In years past, TWAIN (commonly known as Technology Without An Interesting Name) was the way to perform scanning, so that was my starting point on my dig for scanning code. However, I came across a mention of Windows Image Acquisition in my scanners drivers.
"In comparison to TWAIN, WIA is said to be more flexible, because it is a standardized interface that doesn’t require a tight bundling of scanner software and driver (TWAIN-only scanners are often limited to functions that are enabled in its driver-software-bundle). Most recent scanners support WIA."
(source: Wikipedia)
Lift the image from a physical file into memory
To access WIA in .NET, you’ll need to add a reference to the COM library, "Microsoft Windows Image Acquisition Library v2.0" (wiaaut.dll).
using WIA;
const string wiaFormatJPEG = "{B96B3CAE-0728-11D3-9D7B-0000F81EF32E}"; CommonDialogClass wiaDiag = new CommonDialogClass(); WIA.ImageFile wiaImage = null; wiaImage = wiaDiag.ShowAcquireImage( WiaDeviceType.UnspecifiedDeviceType, WiaImageIntent.GrayscaleIntent, WiaImageBias.MaximizeQuality, wiaFormatJPEG, true, true, false);
This isn’t the only way to perform a WIA scan, but it is a very quick and easy way to do it. A standard dialog will appear asking you to select the scanner, and then another dialog will give you a few options (such a previewing, image quality, image mode, which source – by that I mean a document feeder or flatbed depending on your scanners capabilities).

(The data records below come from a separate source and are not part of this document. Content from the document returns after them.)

$ cat src/ctrl_decoder.sv
`timescale 1ns/10ps

module ctrl_decoder
    import mips_pkg::*;
(
    input  logic [DATA_W-1:0]   i_instr,
    output logic [ALU_OP_W-1:0] o_alu_op,
    output logic                o_use_imm,
    output logic                o_zero_ext,
    output logic                o_rd_is_rt,
    output logic                o_reg_write,
    output logic                o_mem_read,
    output logic                o_mem_write,
    output logic                o_illegal
);

    logic [OPCODE_W-1:0] opcode;
    logic [FUNCT_W-1:0]  funct;

    assign opcode = i_instr[DATA_W-1 -: OPCODE_W];
    assign funct  = i_instr[FUNCT_W-1:0];

    always_comb
    begin
        // Safe defaults, nothing written
        o_alu_op    = ALU_ADD;
        o_use_imm   = 1'b0;
        o_zero_ext  = 1'b0;
        o_rd_is_rt  = 1'b0;
        o_reg_write = 1'b0;
        o_mem_read  = 1'b0;
        o_mem_write = 1'b0;
        o_illegal   = 1'b0;

        case (opcode)
            OP_RTYPE:
            begin
                o_reg_write = 1'b1;
                case (funct)
                    FN_ADD:  o_alu_op = ALU_ADD;
                    FN_SUB:  o_alu_op = ALU_SUB;
                    FN_AND:  o_alu_op = ALU_AND;
                    FN_OR:   o_alu_op = ALU_OR;
                    FN_SLT:  o_alu_op = ALU_SLT;
                    default:
                    begin
                        o_reg_write = 1'b0;
                        o_illegal   = 1'b1;
                    end
                endcase
            end
            OP_ADDI:
            begin
                o_use_imm   = 1'b1;
                o_rd_is_rt  = 1'b1;
                o_reg_write = 1'b1;
            end
            // Logical immediates are zero-extended
            OP_ANDI, OP_ORI:
            begin
                o_alu_op    = (opcode == OP_ANDI) ? ALU_AND : ALU_OR;
                o_use_imm   = 1'b1;
                o_zero_ext  = 1'b1;
                o_rd_is_rt  = 1'b1;
                o_reg_write = 1'b1;
            end
            // ALU only needs the raw 16 bits
            OP_LUI:
            begin
                o_alu_op    = ALU_LUI;
                o_use_imm   = 1'b1;
                o_zero_ext  = 1'b1;
                o_rd_is_rt  = 1'b1;
                o_reg_write = 1'b1;
            end
            OP_LW:
            begin
                o_use_imm   = 1'b1;
                o_rd_is_rt  = 1'b1;
                o_reg_write = 1'b1;
                o_mem_read  = 1'b1;
            end
            // Address goes out as the result, no register write
            OP_SW:
            begin
                o_use_imm   = 1'b1;
                o_mem_write = 1'b1;
            end
            default:
            begin
                o_illegal = 1'b1;
            end
        endcase
    end

endmodule
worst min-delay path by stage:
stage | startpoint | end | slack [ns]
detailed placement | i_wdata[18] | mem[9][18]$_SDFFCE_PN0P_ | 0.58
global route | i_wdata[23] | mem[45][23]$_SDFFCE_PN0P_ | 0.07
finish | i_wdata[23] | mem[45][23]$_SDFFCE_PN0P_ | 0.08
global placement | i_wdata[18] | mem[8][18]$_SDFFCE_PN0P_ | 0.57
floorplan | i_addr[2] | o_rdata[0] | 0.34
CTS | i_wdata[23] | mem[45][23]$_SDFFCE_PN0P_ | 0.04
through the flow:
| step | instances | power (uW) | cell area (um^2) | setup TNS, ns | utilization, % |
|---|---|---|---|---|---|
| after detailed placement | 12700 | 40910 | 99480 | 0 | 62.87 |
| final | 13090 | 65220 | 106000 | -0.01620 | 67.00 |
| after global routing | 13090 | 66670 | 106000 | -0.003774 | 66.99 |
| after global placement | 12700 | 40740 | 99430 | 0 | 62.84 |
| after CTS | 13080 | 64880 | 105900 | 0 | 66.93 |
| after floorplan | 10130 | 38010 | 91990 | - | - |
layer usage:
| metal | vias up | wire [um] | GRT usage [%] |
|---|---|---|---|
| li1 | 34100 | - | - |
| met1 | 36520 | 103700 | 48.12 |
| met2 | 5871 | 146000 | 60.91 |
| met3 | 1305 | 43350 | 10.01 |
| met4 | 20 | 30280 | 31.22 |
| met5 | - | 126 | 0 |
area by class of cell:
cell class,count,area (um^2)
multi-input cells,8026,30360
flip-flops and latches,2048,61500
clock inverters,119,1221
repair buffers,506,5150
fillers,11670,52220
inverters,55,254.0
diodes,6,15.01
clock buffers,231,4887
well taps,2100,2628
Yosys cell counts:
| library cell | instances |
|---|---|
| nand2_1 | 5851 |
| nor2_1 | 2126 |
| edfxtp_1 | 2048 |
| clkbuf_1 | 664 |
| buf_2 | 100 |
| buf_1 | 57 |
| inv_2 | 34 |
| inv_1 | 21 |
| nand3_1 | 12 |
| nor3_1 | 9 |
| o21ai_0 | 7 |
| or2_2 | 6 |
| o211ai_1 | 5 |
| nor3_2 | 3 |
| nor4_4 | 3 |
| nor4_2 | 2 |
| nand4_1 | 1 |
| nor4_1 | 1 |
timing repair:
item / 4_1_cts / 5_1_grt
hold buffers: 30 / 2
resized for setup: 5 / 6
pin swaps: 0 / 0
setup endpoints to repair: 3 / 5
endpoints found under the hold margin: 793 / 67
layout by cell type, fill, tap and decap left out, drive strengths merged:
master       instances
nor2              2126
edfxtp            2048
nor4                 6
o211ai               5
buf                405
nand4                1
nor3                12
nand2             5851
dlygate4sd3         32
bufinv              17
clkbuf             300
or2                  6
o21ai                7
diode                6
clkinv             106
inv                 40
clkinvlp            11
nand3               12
[src/reg_file.sv]
`timescale 1ns/10ps

module reg_file
    import mips_pkg::*;
(
    input  logic                  i_clk,
    input  logic                  i_rst,
    input  logic                  i_we,
    input  logic [REG_ADDR_W-1:0] i_rs_idx,
    input  logic [REG_ADDR_W-1:0] i_rt_idx,
    input  logic [REG_ADDR_W-1:0] i_rd_idx,
    input  logic [DATA_W-1:0]     i_wdata,
    output logic [DATA_W-1:0]     o_rs_data,
    output logic [DATA_W-1:0]     o_rt_data
);

    logic [DATA_W-1:0] regs [NUM_REGS];
    logic              rst_q;

    ////////////////////////////////////////////////////////////////////////////
    // Reset and write
    ////////////////////////////////////////////////////////////////////////////

    // Reset taken on the rising edge like the rest of the core
    always_ff @(posedge i_clk)
    begin
        rst_q <= i_rst;
    end

    // Array is owned by the falling edge, so the clear lands half a cycle later
    always_ff @(negedge i_clk)
    begin
        if (rst_q)
        begin
            for (int i = 0; i < NUM_REGS; i++)
            begin
                regs[i] <= '0;
            end
        end
        else if (i_we && (i_rd_idx != '0))
        begin
            regs[i_rd_idx] <= i_wdata;
        end
    end

    ////////////////////////////////////////////////////////////////////////////
    // Read ports
    ////////////////////////////////////////////////////////////////////////////

    // $0 is hardwired
    always_comb
    begin
        o_rs_data = (i_rs_idx == '0) ? '0 : regs[i_rs_idx];
        o_rt_data = (i_rt_idx == '0) ? '0 : regs[i_rt_idx];
    end

endmodule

Doing something with the scan
Once the document is scanned in you have to figure out what you want to do with it. If it was a photo for example, simply saving it to JPEG may be suffice, but if it is document you may want to perform OCR to extract the text first.
Saving to JPEG
Saving to JPEG is very easy, wiaImage.SaveFile("temp.jpg");
If you wanted to do more with the JPEG (resize, colour change, filtering, or simply just display in your app) but still wish to treat it as an image, you need to get the image data into either a System.Drawing.Image (WinForms) or System.Windows.Controls.Image (WPF).
WIA.Vector vector = wiaImage.FileData; Image image = new Image(); image.Source = BitmapFrame.Create(new MemoryStream((byte[])vector.get_BinaryData()));
OCR
OCR is by no means a small task to undertake by yourself, but luckily Office (2003 and up) includes an API named Microsoft Office Document Imaging (MODI) you can program against to let Office process the image for you. Unfortunately, MODI isn’t installed by default with Office 2007 but it is easy enough to add by running the Office setup again, selecting "Add or Remove Features", and then selecting "Scanning, OCR and Indexing Service Filter"

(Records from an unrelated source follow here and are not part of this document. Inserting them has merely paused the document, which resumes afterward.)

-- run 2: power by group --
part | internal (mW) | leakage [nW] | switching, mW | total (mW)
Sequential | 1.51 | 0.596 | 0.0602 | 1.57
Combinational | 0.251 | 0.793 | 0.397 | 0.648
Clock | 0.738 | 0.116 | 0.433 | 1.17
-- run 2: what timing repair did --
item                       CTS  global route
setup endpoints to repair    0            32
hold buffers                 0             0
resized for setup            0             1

All Office OCR operations must go through the COM library, "Microsoft Office Document Imaging 12.0 Type Library" (that’s for Office 2007) (MDIVWCTL.DLL) so add a reference to it.
MODI.Document mDoc = new MODI.Document(); mDoc.Create("temp.jpg"); mDoc.OCR(MODI.MiLANGUAGES.miLANG_SYSDEFAULT, true, true); MODI.Image mImage = (MODI.Image)mDoc.Images[0];MessageBox.Show(mImage.Layout.Text);
The key thing to note is that MODI.Document only accept input files from an string representing the filepath, so you have to save the scanned document to disk (in either JPEG or TIFF) rather than reading from memory.
As far as I can tell, this doesn’t retain any layout data (ie, BlockA of text was situation at X,Y) so it doesn’t appear to be the perfect solution for my document manager but it is free (well, so long as you’ve got Office) so I’ll overlook that for now.